Speaker 2 We spent at least one, perhaps two terms on the Israel-Palestine conflict.

Speaker 2 And as part of that, we traveled to Sydney to Macquarie University to take part in sort of a mock United Nations meeting between various parties and see if we could solve it in year seven with our couple of months knowledge about the Israel-Palestine conflict.

Speaker 2 And everyone had to be allotted various roles. And I can't remember why, but I was allotted the role of being a Fox News reporter.

Speaker 2 Now, if you can believe this, Cara, this was from a period in my life when I knew more about the Arab-Israeli conflict than Fox News. Amazing.
I didn't know what Fox News was really.

Speaker 2 And I certainly wasn't sure why I got the job, apart from the fact that my teacher may have thought that I was the person who, in our class, talked the most while knowing the least about what he was talking about.

Speaker 5 That's what it takes to be a journalist, after all.

Speaker 2 Well, that's certainly what it takes to be on Fox News. That's right.
Lots of talking, no logic. But my job on the day was basically to sit in the corner and just watch.
Okay.

Speaker 2 And it went on for hours. Eventually, I got bored and interrupted proceedings.

Speaker 2 And I said, what if the United Nations just takes control of Jerusalem and administers Jerusalem as sort of a UN-controlled state?

Speaker 2 And people from both sides can visit as much as they want and visit the sites and live there. But it's a UN-controlled site.
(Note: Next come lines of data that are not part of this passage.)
Context: an optimization exercise on an open-source flow, tuned for small area. The choices shown serve that exercise and are no tape-out recipe. Only simulation tests tie the RTL to the original design; equivalence was not proved. The flow treats the clock pin as an ideal source, which a real chip does not have. Power figures rest on the tool's default switching activity, not on a simulated workload.

`flow/flow/run.sh`:
```
#!/bin/bash
# Standard ORFS layout with these changes:
#  - after the standard synthesis, the logic between registers is re-mapped
#    for area by ABC (registers keep their names and cells);
#  - the port buffers use the smallest buffer cell;
#  - CTS inserts no dummy loads to balance the clock tree, and afterwards
#    each clock buffer is downsized where the clock slews allow it.
set -euo pipefail
R=orfs/results/sky130hd/trace_codec/base
LIB=$FLOW_HOME/platforms/sky130hd/lib/sky130_fd_sc_hd__tt_025C_1v80.lib
export BUFFER_PORTS_ARGS="-buffer_cell sky130_fd_sc_hd__buf_1"
# CTS buffers: config.mk's CTS_BUF_LIST, else clkbuf_16
CTS_BUFS=$(sed -n 's/^export CTS_BUF_LIST *= *//p' config.mk)
CTS_BUFS=${CTS_BUFS:-sky130_fd_sc_hd__clkbuf_16}
export POST_CTS_TCL="$PWD/flow/post_cts.tcl"
export CTS_ARGS="-sink_clustering_enable -repair_clock_nets -dont_use_dummy_load -buf_list {$CTS_BUFS}"
bash standard.sh synth > synth.log 2>&1
cp $R/1_2_yosys.v std_1_2_yosys.v
# try each ABC script, keep the smallest netlist
best=""
for s in flow/abc_*.abc; do
  n=$(basename "$s" .abc)
  bash flow/resyn.sh "$PWD/std_1_2_yosys.v" "$PWD/resyn_$n.v" "$PWD/$s" "$LIB" "$PWD/flow/dont_use.txt"
  a=$(grep 'Chip area for module' "resyn_$n.v.stat" | awk '{print $NF}')
  echo "$n $a" >> resyn_areas.txt
  if [[ -z "$best" ]] || awk -v a="$a" -v b="$best_a" 'BEGIN{exit !(a < b)}'; then best=$n; best_a=$a; fi
done
echo "chosen $best $best_a" >> resyn_areas.txt
cp "resyn_$best.v" resyn.v
grep -c dfxtp std_1_2_yosys.v > regs_std.txt
grep -c dfxtp resyn.v > regs_resyn.txt
cmp regs_std.txt regs_resyn.txt
cp resyn.v $R/1_2_yosys.v
rm -f $R/1_synth.odb
bash standard.sh synth > synth_odb.log 2>&1
bash standard.sh > standard.log 2>&1
```
`flow/flow/abc_a.abc`:
```
strash
dch -f
amap
strash
dch -f
amap
```
`flow/flow/abc_b.abc`:
```
strash
balance
rewrite -z
refactor -z
rewrite -z
balance
dch -f
amap
strash
dch -f
amap
```
`flow/flow/abc_c.abc`:
```
strash
dch -f
map -a
strash
dch -f
amap
```
`flow/flow/abc_d.abc`:
```
strash
dch -f
amap
```
`flow/flow/abc_e.abc`:
```
strash
 dch -f
 amap
 strash
 dch -f
 amap
 strash
 dch -f
 amap
 strash
 dch -f
 amap
```
`flow/flow/abc_f.abc`:
```
strash
 dc2
 dch -f
 amap
 strash
 dc2
 dch -f
 amap
```
`flow/flow/abc_g.abc`:
```
strash
 dch -f
 amap -m
 strash
 dch -f
 amap -m
```
`flow/flow/dont_use.txt`:
```
sky130_fd_sc_hd__lpflow_bleeder_1 sky130_fd_sc_hd__lpflow_clkbufkapwr_1 sky130_fd_sc_hd__lpflow_clkbufkapwr_16 sky130_fd_sc_hd__lpflow_clkbufkapwr_2 sky130_fd_sc_hd__lpflow_clkbufkapwr_4 sky130_fd_sc_hd__lpflow_clkbufkapwr_8 sky130_fd_sc_hd__lpflow_clkinvkapwr_1 sky130_fd_sc_hd__lpflow_clkinvkapwr_16 sky130_fd_sc_hd__lpflow_clkinvkapwr_2 sky130_fd_sc_hd__lpflow_clkinvkapwr_4 sky130_fd_sc_hd__lpflow_clkinvkapwr_8 sky130_fd_sc_hd__lpflow_decapkapwr_12 sky130_fd_sc_hd__lpflow_decapkapwr_3 sky130_fd_sc_hd__lpflow_decapkapwr_4 sky130_fd_sc_hd__lpflow_decapkapwr_6 sky130_fd_sc_hd__lpflow_decapkapwr_8 sky130_fd_sc_hd__lpflow_inputiso0n_1 sky130_fd_sc_hd__lpflow_inputiso0p_1 sky130_fd_sc_hd__lpflow_inputiso1n_1 sky130_fd_sc_hd__lpflow_inputiso1p_1 sky130_fd_sc_hd__lpflow_inputisolatch_1 sky130_fd_sc_hd__lpflow_isobufsrc_1 sky130_fd_sc_hd__lpflow_isobufsrc_16 sky130_fd_sc_hd__lpflow_isobufsrc_2 sky130_fd_sc_hd__lpflow_isobufsrc_4 sky130_fd_sc_hd__lpflow_isobufsrc_8 sky130_fd_sc_hd__lpflow_isobufsrckapwr_16 sky130_fd_sc_hd__lpflow_lsbuf_lh_hl_isowell_tap_1 sky130_fd_sc_hd__lpflow_lsbuf_lh_hl_isowell_tap_2 sky130_fd_sc_hd__lpflow_lsbuf_lh_hl_isowell_tap_4 sky130_fd_sc_hd__lpflow_lsbuf_lh_isowell_4 sky130_fd_sc_hd__lpflow_lsbuf_lh_isowell_tap_1 sky130_fd_sc_hd__lpflow_lsbuf_lh_isowell_tap_2 sky130_fd_sc_hd__lpflow_lsbuf_lh_isowell_tap_4 sky130_fd_sc_hd__probe_p_8 sky130_fd_sc_hd__probec_p_8 
```
`flow/flow/post_cts.tcl`:
```
set pc_small "sky130_fd_sc_hd__clkbuf_8"
set pc_limit 0.105
proc pc_worst_clk_slew {} {
  set w 0
  foreach pin [get_pins -hierarchical */CLK] {
    set s [get_property $pin slew_max]
    if {$s > $w} { set w $s }
  }
  return $w
}
estimate_parasitics -placement
puts "post_cts: worst clock slew before [pc_worst_clk_slew]"
set pc_bufs {}
foreach inst [[ord::get_db_block] getInsts] {
  if {[string match "clkbuf_*" [$inst getName]] && [[$inst getMaster] getName] ne $pc_small} {
    lappend pc_bufs [$inst getName]
  }
}
# leaves first (longer names), the root last
set pc_bufs [lsort -decreasing -command {apply {{a b} {expr {[string length $a] - [string length $b]}}}} $pc_bufs]
foreach name $pc_bufs {
  set inst [get_cells $name]
  set old [get_property [get_lib_cells -of_objects $inst] name]
  replace_cell $inst $pc_small
  estimate_parasitics -placement
  set w [pc_worst_clk_slew]
  if {$w > $pc_limit} {
    replace_cell $inst $old
    estimate_parasitics -placement
    puts "post_cts: keep $name as $old ($w)"
  } else {
    puts "post_cts: $name -> $pc_small ($w)"
  }
}
puts "post_cts: worst clock slew after [pc_worst_clk_slew]"
detailed_placement
check_placement -verbose
```
`flow/flow/resyn.sh`:
```
#!/bin/bash
# Re-map the combinational logic of the standard synthesis netlist for area.
# Every register instance keeps its name and cell; only the logic between
# registers and ports is re-mapped by ABC.
# usage: resyn.sh IN.v OUT.v ABC_SCRIPT LIB DONT_USE_LIST
set -euo pipefail
IN=$1; OUT=$2; SCR=$3; LIB=$4; DUF=$5
DU=""
for c in $(cat "$DUF"); do DU="$DU -dont_use $c"; done
cat > "$OUT.ys" <<EOY
read_liberty -ignore_miss_func $LIB
read_verilog $IN
hierarchy -top trace_codec
setattr -mod -set keep_hierarchy 1 sky130_fd_sc_hd__dfxtp_1
flatten
rename -hide w:*.*
opt_clean -purge
abc -script $SCR -liberty $LIB $DU
opt_clean -purge
hilomap -hicell sky130_fd_sc_hd__conb_1 HI -locell sky130_fd_sc_hd__conb_1 LO
insbuf -buf sky130_fd_sc_hd__buf_4 A X
opt_clean -purge
tee -o $OUT.stat stat -liberty $LIB
select -module trace_codec
write_verilog -noattr -nohex -nodec -selected $OUT
EOY
yosys -s "$OUT.ys" > "$OUT.log" 2>&1
```
`flow/standard.sh`:
```
#!/bin/bash
# synth_recipe.tcl (not shown) runs the flow's synth.tcl, then flattens the netlist and writes it again
# the make line also repeats each setting of config.mk as NAME=value (left out here)
make -C /OpenROAD-flow-scripts/flow DESIGN_CONFIG=/design/flow/config.mk WORK_HOME=/design/flow/orfs CLKGATE_MAP_FILE= SYNTH_SCRIPT=/design/flow/synth_recipe.tcl "${@:-finish}"
```
`flow/config.mk`:
```
export PLATFORM = sky130hd
export DESIGN_NAME = trace_codec
export DESIGN_NICKNAME = trace_codec
export VERILOG_FILES = /design/flow/design.v
export SDC_FILE = /design/flow/constraint.sdc
export NUM_CORES = 4
export LEC_CHECK = 0
export CAP_MARGIN = 0
export CORE_MARGIN = 2
export CORE_UTILIZATION = 33
export GPL_TIMING_DRIVEN = 0
export SLEW_MARGIN = 0
```
`flow/constraint.sdc`:
```
create_clock -name core_clock -period 30.0 [get_ports {clk}]
set_input_delay 6.0000 -clock core_clock [delete_from_list [all_inputs] [get_ports {clk}]]
set_output_delay 6.0000 -clock core_clock [all_outputs]
set_load 0.01 [all_outputs]
```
Speaker 2 And I think everyone was very tired. And eventually they just decided to do that.

Speaker 2 Now, having thought about it for another 20 years,

Speaker 2 I actually think that that probably wouldn't work.

Speaker 2 I don't think that either side would accept it as a suggestion. And I don't think the UN is capable of administering that kind of thing.

Speaker 2 The UN doesn't quite have the legitimacy and respect and power that people in Year 11 think that it does.

Speaker 5 Yeah.

Speaker 2 So look, that was the idea that I had when I was 16 years old. And to be honest, I haven't got a better idea since then.
And I also definitely think that that idea wouldn't work.

Speaker 2 So that's my answer to your question, Melissa, is I don't know. And I've been thinking about it for 20 years.

Speaker 5 Okay, we have another question from Peter over email. Again, an abrupt change of pace.
With the story about Tesla planning on paying Elon Musk $1.5 trillion,

Speaker 5 I'm fascinated by the irony of a company paying that amount to the CEO while at the same time claiming to end world poverty through its, quote, sustainable abundance initiative.

Speaker 5 Can you really have both those things at the same time?

Speaker 2 You can have anything you want if you're Elon Musk.

Speaker 5 Exactly.

Speaker 2 The interesting thing about the story is that it was widely reported that Elon Musk, you know, set to become the world's first trillionaire and he's got this massive payday from Tesla, that they value him as the CEO so much that they're willing to give him shares worth more than a trillion dollars and make him the world's first trillionaire.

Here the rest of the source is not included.